[Opening Dataset extract section]

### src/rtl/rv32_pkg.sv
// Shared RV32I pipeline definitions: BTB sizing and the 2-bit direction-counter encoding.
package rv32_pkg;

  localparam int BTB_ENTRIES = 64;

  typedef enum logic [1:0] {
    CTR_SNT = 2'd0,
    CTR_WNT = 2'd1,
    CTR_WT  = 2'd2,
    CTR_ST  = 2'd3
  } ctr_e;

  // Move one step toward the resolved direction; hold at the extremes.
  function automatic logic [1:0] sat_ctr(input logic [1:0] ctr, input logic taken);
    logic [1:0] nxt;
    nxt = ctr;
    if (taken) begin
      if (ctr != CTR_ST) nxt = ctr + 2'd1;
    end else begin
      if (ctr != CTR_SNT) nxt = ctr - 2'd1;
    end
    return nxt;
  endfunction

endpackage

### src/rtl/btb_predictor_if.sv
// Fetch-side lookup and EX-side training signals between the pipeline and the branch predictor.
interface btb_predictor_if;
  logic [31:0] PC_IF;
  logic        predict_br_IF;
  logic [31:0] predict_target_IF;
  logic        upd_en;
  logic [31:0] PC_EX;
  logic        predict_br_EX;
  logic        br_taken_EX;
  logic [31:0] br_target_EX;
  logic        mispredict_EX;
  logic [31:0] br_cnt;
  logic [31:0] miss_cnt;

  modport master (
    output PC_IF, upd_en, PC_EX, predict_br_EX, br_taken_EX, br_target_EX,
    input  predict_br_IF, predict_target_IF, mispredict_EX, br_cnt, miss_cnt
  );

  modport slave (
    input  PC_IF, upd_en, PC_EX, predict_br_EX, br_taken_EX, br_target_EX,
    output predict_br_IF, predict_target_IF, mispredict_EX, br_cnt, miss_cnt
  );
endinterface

[Closing Dataset extract section]

Beginning with the line that has "end else begin" and ending with the line that has "logic [31:0] PC_IF;", set down the lines above exactly and include no others.

    end else begin
      if (ctr != CTR_SNT) nxt = ctr - 2'd1;
    end
    return nxt;
  endfunction

endpackage

### src/rtl/btb_predictor_if.sv
// Fetch-side lookup and EX-side training signals between the pipeline and the branch predictor.
interface btb_predictor_if;
  logic [31:0] PC_IF;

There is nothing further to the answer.